安全建议:为了提高安全性,建议为终端设备中登录的每个用户生成唯一的密钥对。
示例:
import { huks } from '@kit.UniversalKeystoreKit';
import { BusinessError } from '@kit.BasicServicesKit';
let keyAlias = 'serviceKey_user01'; // 业务密钥别名
function GetGenerateProperties() {
let properties: Array<huks.HuksParam> = new Array();
let index = 0;
properties[index++] = {
tag: huks.HuksTag.HUKS_TAG_ALGORITHM,
value: huks.HuksKeyAlg.HUKS_ALG_ECC
};
properties[index++] = {
tag: huks.HuksTag.HUKS_TAG_KEY_SIZE,
value: huks.HuksKeySize.HUKS_AES_KEY_SIZE_256
};
properties[index++] = {
tag: huks.HuksTag.HUKS_TAG_PURPOSE,
value: huks.HuksKeyPurpose.HUKS_KEY_PURPOSE_SIGN |
huks.HuksKeyPurpose.HUKS_KEY_PURPOSE_VERIFY
};
properties[index++] = {
tag: huks.HuksTag.HUKS_TAG_DIGEST,
value: huks.HuksKeyDigest.HUKS_DIGEST_SHA256
}
return properties;
}
async function GenerateKey(keyAlias: string) {
let genProperties = GetGenerateProperties();
let options: huks.HuksOptions = {
properties: genProperties
}
await huks.generateKeyItem(keyAlias, options)
.then(() => {
console.info(`promise: generate Key success.`);
}).catch((err: BusinessError) => {
console.error(`promise: generate Key failed, error: ` + err.message);
})
}
对应用公钥和应用ID进行证明
应用调用Universal Keystore Kit的密钥证明接口对生成的应用公钥和调用的应用身份进行证明,Universal Keystore Kit返回密钥证明证书链给应用,证书链采用X509标准格式。
安全建议:为了在发送密钥证明证书链给应用服务器时能够防重放攻击,建议应用先从应用服务器获取一次性的挑战值Challenge,并在调用密钥证明接口时输入挑战值Challenge。
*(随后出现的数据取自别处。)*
Context: an optimization exercise on an open-source flow, tuned for small area and a short achievable clock period. The choices shown serve that exercise and are no tape-out recipe.
Function not checked in this run: the RTL went through the layout flow alone.
Power figures rest on the tool's default switching activity, not on a simulated workload.

===== run.sh =====
#!/bin/bash
# synth_recipe.tcl (not shown) runs the flow's synth.tcl, then flattens the netlist and writes it again
# the make line also repeats each setting of config.mk as NAME=value (left out here)
make -C /OpenROAD-flow-scripts/flow DESIGN_CONFIG=/design/flow/config.mk WORK_HOME=/design/flow/orfs CLKGATE_MAP_FILE= SYNTH_SCRIPT=/design/flow/synth_recipe.tcl finish

===== config.mk =====
export PLATFORM = sky130hd
export DESIGN_NAME = fir_filter
export DESIGN_NICKNAME = fir_filter
export VERILOG_FILES = /design/flow/design.v
export SDC_FILE = /design/flow/constraint.sdc
export NUM_CORES = 4
export LEC_CHECK = 0
export CAP_MARGIN = 20
export CORE_MARGIN = 2
export CORE_UTILIZATION = 65
export CTS_BUF_LIST = sky130_fd_sc_hd__clkbuf_4 sky130_fd_sc_hd__clkbuf_8
export SETUP_SLACK_MARGIN = 4.0
export SLEW_MARGIN = 20
export SYNTH_HIERARCHICAL = 1

===== constraint.sdc =====
create_clock -name core_clock -period 11.0 [get_ports {clk}]
set_input_delay 2.2000 -clock core_clock [delete_from_list [all_inputs] [get_ports {clk}]]
set_output_delay 2.2000 -clock core_clock [all_outputs]
set_load 0.01 [all_outputs]

===== design.v =====
module fir_filter (
    data_in, data_out, clk, rst
);
    output [17:0] data_out;
    input  [7:0]  data_in;
    input         clk, rst;
    wire [7:0] d = data_in;
    reg  [7:0]  x1, x2, x3, x4, x5, x6, x7;
    reg  [17:0] s;
    wire p1, p2;
    fa u_p1 (.a(x2[0]), .b(x4[0]), .c(x6[0]), .s(p1), .co(p2));
    wire p3, p4;
    fa u_p3 (.a(x2[1]), .b(x4[1]), .c(x6[1]), .s(p3), .co(p4));
    wire p5, p6;
    fa u_p5 (.a(x7[1]), .b(p2), .c(p3), .s(p5), .co(p6));
    wire p7, p8;
    fa u_p7 (.a(x2[2]), .b(x4[2]), .c(x6[2]), .s(p7), .co(p8));
    wire p9, p10;
    fa u_p9 (.a(x7[2]), .b(p4), .c(p7), .s(p9), .co(p10));
    wire p11, p12;
    fa u_p11 (.a(x2[3]), .b(x4[3]), .c(x6[3]), .s(p11), .co(p12));
    wire p13, p14;
    fa u_p13 (.a(x7[3]), .b(p8), .c(p11), .s(p13), .co(p14));
    wire p15, p16;
    fa u_p15 (.a(x2[4]), .b(x4[4]), .c(x6[4]), .s(p15), .co(p16));
    wire p17, p18;
    fa u_p17 (.a(x7[4]), .b(p12), .c(p15), .s(p17), .co(p18));
    wire p19, p20;
    fa u_p19 (.a(x2[5]), .b(x4[5]), .c(x6[5]), .s(p19), .co(p20));
    wire p21, p22;
    fa u_p21 (.a(x7[5]), .b(p16), .c(p19), .s(p21), .co(p22));
    wire p23, p24;
    fa u_p23 (.a(x2[6]), .b(x4[6]), .c(x6[6]), .s(p23), .co(p24));
    wire p25, p26;
    fa u_p25 (.a(x7[6]), .b(p20), .c(p23), .s(p25), .co(p26));
    wire p27, p28;
    fa u_p27 (.a(x2[7]), .b(x4[7]), .c(x6[7]), .s(p27), .co(p28));
    wire p29, p30;
    fa u_p29 (.a(x7[7]), .b(p24), .c(p27), .s(p29), .co(p30));
    wire [10:0] P = {1'b0, 1'b0, p28, p26, p22, p18, p14, p10, p6, p5, x7[0]} + {1'b0, 1'b0, p30, p29, p25, p21, p17, p13, p9, 1'b0, p1};
    wire t1 = ~(~x3[0] ^ ~P[0]);
    wire t2 = ~x3[0] | ~P[0];
    wire t3 = ~(x7[0] ^ ~x3[1]);
    wire t4 = x7[0] | ~x3[1];
    wire t5, t6;
    fa u_t5 (.a(t3), .b(~P[1]), .c(t2), .s(t5), .co(t6));
    wire t7, t8;
    fa u_t7 (.a(x7[1]), .b(x7[0]), .c(~x3[2]), .s(t7), .co(t8));
    wire t9, t10;
    fa u_t9 (.a(t4), .b(t7), .c(~P[2]), .s(t9), .co(t10));
    wire t11, t12;
    fa u_t11 (.a(~d[2]), .b(t9), .c(t6), .s(t11), .co(t12));
    wire t13, t14;
    fa u_t13 (.a(x7[2]), .b(x7[1]), .c(~x3[3]), .s(t13), .co(t14));
    wire t15, t16;
    fa u_t15 (.a(t8), .b(t13), .c(~P[3]), .s(t15), .co(t16));
    wire t17, t18;
    fa u_t17 (.a(~d[3]), .b(t10), .c(t15), .s(t17), .co(t18));
    wire t19, t20;
    fa u_t19 (.a(x7[3]), .b(x7[2]), .c(~x3[4]), .s(t19), .co(t20));
    wire t21, t22;
    fa u_t21 (.a(t14), .b(t19), .c(P[0]), .s(t21), .co(t22));
    wire t23, t24;
    fa u_t23 (.a(~P[4]), .b(d[0]), .c(t21), .s(t23), .co(t24));
    wire t25, t26;
    fa u_t25 (.a(~d[4]), .b(t16), .c(t23), .s(t25), .co(t26));
    wire t27, t28;
    fa u_t27 (.a(x7[4]), .b(x7[3]), .c(~x3[5]), .s(t27), .co(t28));
    wire t29, t30;
    fa u_t29 (.a(t20), .b(t27), .c(P[1]), .s(t29), .co(t30));
    wire t31, t32;
    fa u_t31 (.a(~P[5]), .b(d[1]), .c(t22), .s(t31), .co(t32));
    wire t33, t34;
    fa u_t33 (.a(t29), .b(~d[5]), .c(t24), .s(t33), .co(t34));
    wire t35, t36;
    fa u_t35 (.a(t31), .b(t26), .c(t33), .s(t35), .co(t36));
    wire t37, t38;
    fa u_t37 (.a(x7[5]), .b(x7[4]), .c(~x3[6]), .s(t37), .co(t38));
    wire t39, t40;
    fa u_t39 (.a(t28), .b(t37), .c(P[0]), .s(t39), .co(t40));
    wire t41, t42;
    fa u_t41 (.a(P[2]), .b(~P[6]), .c(d[0]), .s(t41), .co(t42));
    wire t43, t44;
    fa u_t43 (.a(d[2]), .b(t30), .c(t39), .s(t43), .co(t44));
    wire t45, t46;
    fa u_t45 (.a(~d[6]), .b(t32), .c(t41), .s(t45), .co(t46));
    wire t47, t48;
    fa u_t47 (.a(t43), .b(t34), .c(t45), .s(t47), .co(t48));
    wire t49, t50;
    fa u_t49 (.a(x7[6]), .b(x7[5]), .c(~x3[7]), .s(t49), .co(t50));
    wire t51, t52;
    fa u_t51 (.a(t38), .b(t49), .c(P[1]), .s(t51), .co(t52));
    wire t53, t54;
    fa u_t53 (.a(P[3]), .b(~P[7]), .c(d[1]), .s(t53), .co(t54));
    wire t55, t56;
    fa u_t55 (.a(d[3]), .b(t40), .c(t51), .s(t55), .co(t56));
    wire t57, t58;
    fa u_t57 (.a(~d[7]), .b(t42), .c(t44), .s(t57), .co(t58));
    wire t59, t60;
    fa u_t59 (.a(t53), .b(t55), .c(t46), .s(t59), .co(t60));
    wire t61, t62;
    fa u_t61 (.a(t57), .b(t48), .c(t59), .s(t61), .co(t62));
    wire t63, t64;
    fa u_t63 (.a(x3[0]), .b(x7[7]), .c(x7[6]), .s(t63), .co(t64));
    wire t65, t66;
    fa u_t65 (.a(t63), .b(t50), .c(P[2]), .s(t65), .co(t66));
    wire t67, t68;
    fa u_t67 (.a(P[4]), .b(~P[8]), .c(d[2]), .s(t67), .co(t68));
    wire t69, t70;
    fa u_t69 (.a(d[4]), .b(t52), .c(t65), .s(t69), .co(t70));
    wire t71, t72;
    fa u_t71 (.a(t54), .b(t56), .c(t67), .s(t71), .co(t72));
    wire t73, t74;
    fa u_t73 (.a(t69), .b(t58), .c(t71), .s(t73), .co(t74));
    wire t75, t76;
    fa u_t75 (.a(t60), .b(t73), .c(t62), .s(t75), .co(t76));
    wire t77 = ~(x3[1] ^ x7[7]);
    wire t78 = x3[1] | x7[7];
    wire t79, t80;
    fa u_t79 (.a(t77), .b(t64), .c(P[3]), .s(t79), .co(t80));
    wire t81, t82;
    fa u_t81 (.a(P[5]), .b(~P[9]), .c(d[3]), .s(t81), .co(t82));
    wire t83, t84;
    fa u_t83 (.a(d[5]), .b(t66), .c(t79), .s(t83), .co(t84));
    wire t85, t86;
    fa u_t85 (.a(t68), .b(t70), .c(t81), .s(t85), .co(t86));
    wire t87, t88;
    fa u_t87 (.a(t83), .b(t72), .c(t85), .s(t87), .co(t88));
    wire t89, t90;
    fa u_t89 (.a(t74), .b(t87), .c(t76), .s(t89), .co(t90));
    wire t91 = ~(x3[2] ^ t78);
    wire t92 = x3[2] | t78;
    wire t93, t94;
    fa u_t93 (.a(t91), .b(P[4]), .c(P[6]), .s(t93), .co(t94));
    wire t95, t96;
    fa u_t95 (.a(~P[10]), .b(d[4]), .c(d[6]), .s(t95), .co(t96));
    wire t97, t98;
    fa u_t97 (.a(t80), .b(t93), .c(t82), .s(t97), .co(t98));
    wire t99, t100;
    fa u_t99 (.a(t84), .b(t95), .c(t86), .s(t99), .co(t100));
    wire t101, t102;
    fa u_t101 (.a(t97), .b(t88), .c(t99), .s(t101), .co(t102));
    wire t103, t104;
    fa u_t103 (.a(x3[3]), .b(t92), .c(P[5]), .s(t103), .co(t104));
    wire t105, t106;
    fa u_t105 (.a(P[7]), .b(d[5]), .c(d[7]), .s(t105), .co(t106));
    wire t107, t108;
    fa u_t107 (.a(t94), .b(t103), .c(t96), .s(t107), .co(t108));
    wire t109, t110;
    fa u_t109 (.a(t105), .b(t98), .c(t107), .s(t109), .co(t110));
    wire t111, t112;
    fa u_t111 (.a(t100), .b(t109), .c(t102), .s(t111), .co(t112));
    wire t113 = ~(x3[4] ^ P[6]);
    wire t114 = x3[4] | P[6];
    wire t115, t116;
    fa u_t115 (.a(P[8]), .b(t113), .c(d[6]), .s(t115), .co(t116));
    wire t117, t118;
    fa u_t117 (.a(t104), .b(t106), .c(t115), .s(t117), .co(t118));
    wire t119, t120;
    fa u_t119 (.a(t108), .b(t117), .c(t110), .s(t119), .co(t120));
    wire t121 = ~(x3[5] ^ P[7]);
    wire t122 = x3[5] | P[7];
    wire t123, t124;
    fa u_t123 (.a(P[9]), .b(t114), .c(t121), .s(t123), .co(t124));
    wire t125, t126;
    fa u_t125 (.a(d[7]), .b(t123), .c(t116), .s(t125), .co(t126));
    wire t127, t128;
    fa u_t127 (.a(t118), .b(t125), .c(t120), .s(t127), .co(t128));
    wire t129 = ~(x3[6] ^ P[8]);
    wire t130 = x3[6] | P[8];
    wire t131, t132;
    fa u_t131 (.a(P[10]), .b(t122), .c(t129), .s(t131), .co(t132));
    wire t133, t134;
    fa u_t133 (.a(t124), .b(t131), .c(t126), .s(t133), .co(t134));
    wire t135 = ~(x3[7] ^ P[9]);
    wire t136 = x3[7] | P[9];
    wire t137, t138;
    fa u_t137 (.a(t130), .b(t135), .c(t132), .s(t137), .co(t138));
    wire t139 = ~(P[10] ^ t136);
    wire t140 = P[10] | t136;
    wire [17:0] s_next = {1'b1, t139, t137, t133, t127, t119, t111, t101, t89, t75, t61, t36, t35, t18, t17, t11, ~d[1], t1} + {t140, t138, t134, t128, 1'b0, t112, 1'b0, t90, 1'b0, 1'b0, 1'b0, t47, 1'b0, t25, t12, 1'b0, t5, ~d[0]};
    wire o1, o2;
    fa u_o1 (.a(s[2]), .b(d[2]), .c(d[0]), .s(o1), .co(o2));
    wire o3, o4;
    fa u_o3 (.a(s[3]), .b(d[3]), .c(d[1]), .s(o3), .co(o4));
    wire o5, o6;
    fa u_o5 (.a(s[4]), .b(d[4]), .c(d[2]), .s(o5), .co(o6));
    wire o7, o8;
    fa u_o7 (.a(d[0]), .b(o4), .c(o5), .s(o7), .co(o8));
    wire o9, o10;
    fa u_o9 (.a(s[5]), .b(d[5]), .c(d[3]), .s(o9), .co(o10));
    wire o11, o12;
    fa u_o11 (.a(d[1]), .b(o6), .c(o9), .s(o11), .co(o12));
    wire o13, o14;
    fa u_o13 (.a(s[6]), .b(d[6]), .c(d[4]), .s(o13), .co(o14));
    wire o15, o16;
    fa u_o15 (.a(d[2]), .b(d[0]), .c(o10), .s(o15), .co(o16));
    wire o17, o18;
    fa u_o17 (.a(o13), .b(o12), .c(o15), .s(o17), .co(o18));
    wire o19, o20;
    fa u_o19 (.a(s[7]), .b(d[7]), .c(d[5]), .s(o19), .co(o20));
    wire o21, o22;
    fa u_o21 (.a(d[3]), .b(d[1]), .c(o14), .s(o21), .co(o22));
    wire o23, o24;
    fa u_o23 (.a(o19), .b(o16), .c(o21), .s(o23), .co(o24));
    wire o25, o26;
    fa u_o25 (.a(s[8]), .b(d[6]), .c(d[4]), .s(o25), .co(o26));
    wire o27, o28;
    fa u_o27 (.a(d[2]), .b(o20), .c(o25), .s(o27), .co(o28));
    wire o29, o30;
    fa u_o29 (.a(o22), .b(o27), .c(o24), .s(o29), .co(o30));
    wire o31, o32;
    fa u_o31 (.a(s[9]), .b(d[7]), .c(d[5]), .s(o31), .co(o32));
    wire o33, o34;
    fa u_o33 (.a(d[3]), .b(o26), .c(o31), .s(o33), .co(o34));
    wire o35, o36;
    fa u_o35 (.a(o28), .b(o33), .c(o30), .s(o35), .co(o36));
    wire o37, o38;
    fa u_o37 (.a(s[10]), .b(d[6]), .c(d[4]), .s(o37), .co(o38));
    wire o39, o40;
    fa u_o39 (.a(o32), .b(o37), .c(o34), .s(o39), .co(o40));
    wire o41, o42;
    fa u_o41 (.a(s[11]), .b(d[7]), .c(d[5]), .s(o41), .co(o42));
    wire o43, o44;
    fa u_o43 (.a(o38), .b(o41), .c(o40), .s(o43), .co(o44));
    wire o45, o46;
    fa u_o45 (.a(s[12]), .b(d[6]), .c(o42), .s(o45), .co(o46));
    wire o47, o48;
    fa u_o47 (.a(s[13]), .b(d[7]), .c(o46), .s(o47), .co(o48));
    assign data_out = {s[17], s[16], s[15], s[14], o47, o45, o43, o39, o35, o29, o18, o17, o8, o7, o2, o1, s[1], s[0]} + {1'b0, 1'b0, 1'b0, o48, 1'b0, o44, 1'b0, o36, 1'b0, 1'b0, o23, 1'b0, o11, 1'b0, o3, 1'b0, d[1], d[0]};
    always @(posedge clk)
        if (rst) begin
            x1 <= 8'd0; x2 <= 8'd0; x3 <= 8'd0; x4 <= 8'd0;
            x5 <= 8'd0; x6 <= 8'd0; x7 <= 8'd0;
            s <= 18'd0;
        end else begin
            x1 <= d; x2 <= x1; x3 <= x2; x4 <= x3;
            x5 <= x4; x6 <= x5; x7 <= x6;
            s <= s_next;
        end
endmodule
module fa (input a, input b, input c, output s, output co);
    assign s = a ^ b ^ c;
    assign co = (a & b) | (a & c) | (b & c);
endmodule
module ha (input a, input b, output s, output co);
    assign s = a ^ b;
    assign co = a & b;
endmodule

==> run notes <==
==> cell usage in the layout (no fill, tap or decap), types with 4 or more instances in the layout <==
| cell type | n |
|---|---|
| nand2_1 | 16 |
| nand3_1 | 4 |
| nand2b_1 | 6 |
| o21ai_0 | 5 |
| xnor2_1 | 18 |
| nand4_1 | 4 |
| xor2_1 | 10 |
| fa_1 | 93 |
| nor3_1 | 6 |
| a21oi_1 | 12 |
| buf_6 | 7 |
| nor2_1 | 37 |
| dfxtp_1 | 74 |
| buf_2 | 10 |
| clkdlybuf4s50_1 | 8 |
| a31oi_1 | 5 |
| fa_2 | 9 |
| ha_1 | 32 |
| nor2b_1 | 45 |
| inv_1 | 48 |
| buf_4 | 20 |
| clkbuf_8 | 10 |
==> per-module statistics from Yosys, one instance, submodules excluded <==
module      flip-flops and latches  cells
fir_filter                      74    396
fa                               0      1
==> cell families after synthesis <==
| logic type | count (synthesis) | synth area share |
|---|---|---|
| adder cells (fa/ha/maj) | 137 | 0.4398 |
| AND/OR/NAND/NOR | 135 | 0.1267 |
| flip-flops | 74 | 0.2627 |
| buffers and inverters | 57 | 0.03816 |
| AO/OA/AOI/OAI | 55 | 0.07367 |
| XOR/XNOR | 33 | 0.05125 |
| multiplexers | 3 | 0.006434 |
| other | 2 | 0.001332 |
==> layer usage <==
metal	wire length, µm	share of wire
met5	0	0
met4	143	0.013
met3	342	0.030
met2	5756	0.51
met1	5005	0.45
==> repair_timing <==
| item | 4_1_cts | 5_1_grt |
|---|---|---|
| endpoints found under the setup margin | 14 | 16 |
| hold endpoints to repair | 0 | 0 |
| gates resized for setup | 107 | 17 |
| pin swaps | 15 | 7 |
| setup buffers | 20 | 3 |
==> sequential cells by signal, summed over array words and instances (netlist names) <==
name and flops:
x3 8, x5 8, s 18, x1 8, x6 8, x4 8
x2 8, x7 8
==> synth_stat cells (8+ instances only) <==
library cell / instances
a21oi_1: 12
inv_1: 48
nor2b_1: 45
clkbuf_1: 8
xnor2_1: 21
ha_1: 35
a31oi_1: 8
xor2_1: 12
dfxtp_1: 74
fa_1: 102
nand2_1: 17
nor2_1: 38
==> worst max path at each step <==
| stage | endpoint | cells after the start | slack (ns) | startpoint |
|---|---|---|---|---|
| after floorplan | data_out[17] | 11 | 3.61 | data_in[6] |
| after global placement | data_out[17] | 13 | 2.29 | data_in[6] |
| after detailed placement | data_out[17] | 13 | 2.19 | data_in[6] |
| after CTS | data_out[17] | 13 | 3.45 | data_in[6] |
| after global routing | data_out[17] | 13 | 3.30 | data_in[6] |
| final | data_out[17] | 13 | 3.41 | data_in[6] |
==> final cells by class <==
cell class,instances,area (µm²)
multi-input cells,365,4153
fillers,531,1734
flip-flops and latches,74,1481
repair buffers,51,450.4
inverters,48,180.2
clock buffers,10,137.6
well taps,105,131.4
clock inverters,5,31.28
==> metrics by stage <==
stage | instances | setup slack (ns) | utilization
detailed placement | 620 | 2.191 | 0.7300
global route | 658 | 3.300 | 0.7910
floorplan | 496 | 3.609 | -
CTS | 655 | 3.453 | 0.7781
global placement | 620 | 2.286 | 0.7300
finish | 658 | 3.415 | 0.7910
==> power by group through the flow <==
stage / registers [W] / logic, W / clock network [W]
finish: 0.000317 / 0.00132 / 0.000183
global route: 0.000320 / 0.00143 / 0.000200
CTS: 0.000317 / 0.00124 / 0.000188
detailed placement: 0.000322 / 0.00115 / 0
global placement: 0.000323 / 0.00111 / 0
floorplan: 0.000317 / 0.000797 / 0
==> summary.txt <==
Floorplanning
  • Die area: 0.009437 mm²
  • Row cnt: 33
  • Die W: 97.15 µm
  • Vert. Die Dim: 97.15 µm
  • Starting density of the core: 0.6795
  • Core box area: 0.008299 mm²
  • Io pins: 28

Job
  • Max cap viols: 0

Drt
  • Iter 0 DRT Violations: 113
  • Vias per inst: 5.609
  • Drt wl/cell: 17.09 µm
  • Antenna Nets Post-Route: 0
  • Drc violations: 0
  • Via count: 3691
  • Detailed Route WL: 11250 µm
  • DRT Pass-1 Iters: 4

Placed design
  • Buffers on Ports: 27
  • Gpl congestion: 0.8123
  • Post-DP Area: 0.006058 mm²
  • Final HPWL DP: 8451 µm

Synth
  • Post-synth EDFFs: 0
  • Async SR Flop Fraction: 0
  • Synth Instances: 496
  • Register area share after synthesis: 0.2627
  • Synthesized net count: 643
  • Synthesized flop and latch total: 74
  • Post-synth top area share: 0.3621
  • Synth warnings: 7
  • Mapped Area: 0.005639 mm²
  • Avg Inst Size Synth: 11.37 µm²
  • Post-synth top area cell: fa_1
  • Ranking of synthesized cells by area: fa_1 (36%), dfxtp_1 (26%), ha_1 (7.8%)
  • Synth cell types: 54
  • Ys flop type: dfxtp_1

Critical path
  • Critical-path cell list: buf_12 -> fa_2 -> fa_1 -> fa_2 -> fa_2 -> fa_2 -> ha_4 -> a31o_1 -> a31oi_4 -> nor3_1 -> a311oi_2 -> o211ai_1 -> buf_2
  • CP dominant cell by count: fa_2
  • Reg2Reg Depth: 20
  • Buf/Inv on CP: 2
  • CP max stage delay: 0.46 ns
  • Crit Path Category: primary input to primary output
  • R2R setup slack: 4.27 ns
  • Worst-path maximum fanout: 4
  • Slowest cell on the critical path: fa_1
  • Origin of the critical flop-to-flop path: x2[2]
  • R2r endpoint: s[16]
  • CP startpoint kind: primary input
  • CP arrival: 5.39 ns
  • CP top delay family: adder cells
  • Endpoint type of the worst setup path: primary output
  • Worst path required time: 8.80 ns

Final layout
  • Area Overhead vs Synth: 16.42%
  • N_diodes: 0
  • Nets@finish: 696
  • Design area: 0.006565 mm²
  • Share of layout cells above drive strength 1: 0.1772

Timing
  • Final hold vios: 0
  • F_max: 131.8 MHz
  • # setup viols final: 0
  • Slew @ Worst Pin: 0.7227 ns
  • Max Slew Vio Count: 0
  • Final min period: 7.585 ns
  • Clock Skew: 0.007950 ns
  • Total Neg Setup Slack: 0 ns
  • RSZ-0062 raised after global routing: yes
  • Normalized max-slew margin: 0.5182
  • Hold WS: 0.4335 ns
  • Fin crit share: 0.6895

Min path
  • Hold endpoint: x6[5]
  • Hold Path Origin: x5[5]
  • Min-Delay Path Depth: 1
  • Worst hold path type: flip-flop to flip-flop

Global route
  • Largest net degree at the start of global routing: 79
  • Number of global-route vias before repair: 3909
  • Global routing usage on met3: 0.04820
  • Congestion Overflow GR: 0
  • First-pass GRT wire length: 18650 µm
  • Initial antenna violation count: 0
  • GRT Total Usage: 0.2527
  • Met1 GRT Util: 0.3448
  • Busiest grt layer: met2
  • Grt met2 use: 0.4209

Power and ir drop
  • Switch Pwr: 0.0007905 W
  • Cell area power density: 277.3 mW/mm²
  • Final Total Pwr: 0.001821 W
  • Flop pwr share: 0.174
  • Switching Share: 0.4341
  • Leakage: 2.771 nW
  • Maximum vdd ir drop: 0.2573 mV
  • Clock network fraction of design power: 0.101
  • Internal power: 0.001030 W
  • Comb pwr share: 0.725

Clock tree
  • Clk buf depth: 2
  • H-tree levels: 3
  • Clock Tree Root: clkbuf_8
  • Hold_buf cts: 0
  • Clock latency on the worst-skew pair: 0.35 ns
  • TritonCTS Buffers: 9
  • Clk sink count: 74
  • Reg clk slew, reported paths: 0.08 ns
  • TritonCTS clock tree: yes

Outcome
  • Status: no timing/DRC/antenna violations

[port drivers added, routing unchanged]
How much do the figures lean on ideal ports? The routed layout below was timed once more, with nothing changed but the port constraints. Step 1 (the two cells are an assumption about what drives the block):
set clk [get_ports {clk}]
set_driving_cell -lib_cell sky130_fd_sc_hd__clkbuf_16 $clk
set_driving_cell -lib_cell sky130_fd_sc_hd__buf_2 [delete_from_list [all_inputs] $clk]
Step 2, shift: input delay + t, output delay - t, t = (earliest + latest rising clock arrival at the registers) / 2. This alone moves slack from input paths to output paths. Slacks: ideal / step 1 / step 2; pairs: ideal / step 1.
t (ns): 0.382
setup slack, ns: 3.415 / 3.368 / 3.368
worst setup path at the end: input to output
pins driven straight from the clock port: 1
After both steps this run still meets setup and hold. The setup slack of this run moves by -0.047 ns with the drivers and by -0.047 ns with both steps.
应用服务器采用安全随机数生成挑战值Challenge,并缓存到服务器中。
示例:
import { huks } from '@kit.UniversalKeystoreKit';
class HuksProperties {
tag: huks.HuksTag = huks.HuksTag.HUKS_TAG_ALGORITHM;
value: huks.HuksKeyAlg | huks.HuksKeySize | huks.HuksKeyPurpose | huks.HuksKeyDigest |
huks.HuksKeyStorageType | huks.HuksKeyPadding | huks.HuksKeyGenerateType |
huks.HuksCipherMode | Uint8Array = huks.HuksKeyAlg.HUKS_ALG_ECC;
}
let challenge = stringToUint8Array('challenge_data'); // 从服务器获取的挑战值Challenge
let keyAlias = 'serviceKey_user01'; // 业务密钥别名
function stringToUint8Array(str: string): Uint8Array {
let arr: number[] = [];
for (let i = 0, j = str.length; i < j; ++i) {
arr.push(str.charCodeAt(i));
}
let tmpUint8Array = new Uint8Array(arr);
return tmpUint8Array;
}
async function anonAttestKey(): Promise<void> {
let aliasString = keyAlias;
let properties: HuksProperties[] = [
{
tag: huks.HuksTag.HUKS_TAG_ATTESTATION_CHALLENGE,
value: challenge
}
];
let options: huks.HuksOptions = {
properties: properties
};
try {
let data = await huks.anonAttestKeyItem(aliasString, options);
// todo:把证书链信息(data变量)发送到云侧的服务器。如下示例代码把证书链打印到日志中,供调测使用,商用代码不需要打印。
console.info(`anonAttestKeyItem success`);
data.certChains?.forEach(cert => {
console.info(cert);
});
} catch (error) {
console.error(`promise: anonAttestKeyItem fail`);
}
}